Señaló que paradójicamente, los sectores emergentes que vienen haciendo campaña retórica contra la actividad política “no lograron desplazar a la política”, tal como se evidenció el domingo 30, “pero están presentes”, así como lo están “las opciones religiosas” y también “las nostálgicas”.

Si bien “todo eso diversifica más el panorama electoral” en términos de oferta de partidos, “me ubico” más en la perspectiva programática de “dos proyectos de país” en pugna más allá de presentaciones formales y listas.
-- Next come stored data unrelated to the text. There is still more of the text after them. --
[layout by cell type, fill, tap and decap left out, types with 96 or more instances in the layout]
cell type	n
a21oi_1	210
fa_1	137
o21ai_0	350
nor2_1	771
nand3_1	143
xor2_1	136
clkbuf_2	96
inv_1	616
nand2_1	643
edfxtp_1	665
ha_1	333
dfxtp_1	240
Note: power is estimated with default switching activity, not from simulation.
`config.mk`:
```
export PLATFORM = sky130hd
export DESIGN_NAME = scope_name_hash_table_unit_flat
export DESIGN_NICKNAME = d
export VERILOG_FILES = /design/src/rtl/snht_pkg.sv /design/src/rtl/snht_req_if.sv /design/src/rtl/snht_rsp_if.sv /design/src/rtl/snht_ram.sv /design/src/rtl/snht_hash.sv /design/src/rtl/scope_name_hash_table_unit.sv /design/src/flat_wrapper.sv
export VERILOG_INCLUDE_DIRS = /design/src /design/src/rtl
export SDC_FILE = /design/constraint.sdc
export NUM_CORES = 2
export LEC_CHECK = 0
export BUFFER_PORTS_ARGS = -buffer_cell sky130_fd_sc_hd__buf_2
export CAP_MARGIN = 10
export CORE_ASPECT_RATIO = 0.9
export CORE_UTILIZATION = 30
export DETAILED_ROUTE_END_ITERATION = 7
export GPL_ROUTABILITY_DRIVEN = 0
export GPL_TIMING_DRIVEN = 0
export SLEW_MARGIN = 40
export SYNTH_ARGS = -nofsm -noshare
export SYNTH_HDL_FRONTEND = slang
export SYNTH_SLANG_ARGS = --single-unit
```
`constraint.sdc`:
```
create_clock -name i_clk -period 6.71 [get_ports i_clk]
set_clock_uncertainty 0.15 [all_clocks]
set_input_delay 1.342 -clock i_clk [delete_from_list [all_inputs] [get_ports i_clk]]
set_output_delay 1.342 -clock i_clk [all_outputs]
set_load 0.03 [all_outputs]
```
Por un lado el proyecto del FA con “una matriz de protección social” e “integral” y por otro lado el proyecto ya conocido de “plaza financiera”.

Sobre la conformación en curso de corrientes de opinión que parecen percibir un empeoramiento del país junto a una evocación positiva del Uruguay anterior a 2005, Xavier puntualizó que “hay que reflexionar con la gente”, naturalmente influenciada por el hecho de que “todo el día (…) te estén diciendo que todo está mal”. “Hay que hacer mucha pedagogía política” porque el FA “lo ha dejado, ha abandonado mucho el territorio”.

Reseñó largamente las transformaciones sociales y culturales ya generadas y en marcha desde que el FA gobierna el país a escala nacional, destacando desde la atención sanitaria hasta la inclusión educativa en todos los niveles y grados, pasando por la diversificación de la matriz energética como único ejemplo mundial en cuanto al alcance y la velocidad con que se realizó.

La legisladora frenteamplista subrayó especialmente la reducción del embarazo no deseado, especialmente en adolescentes y jóvenes.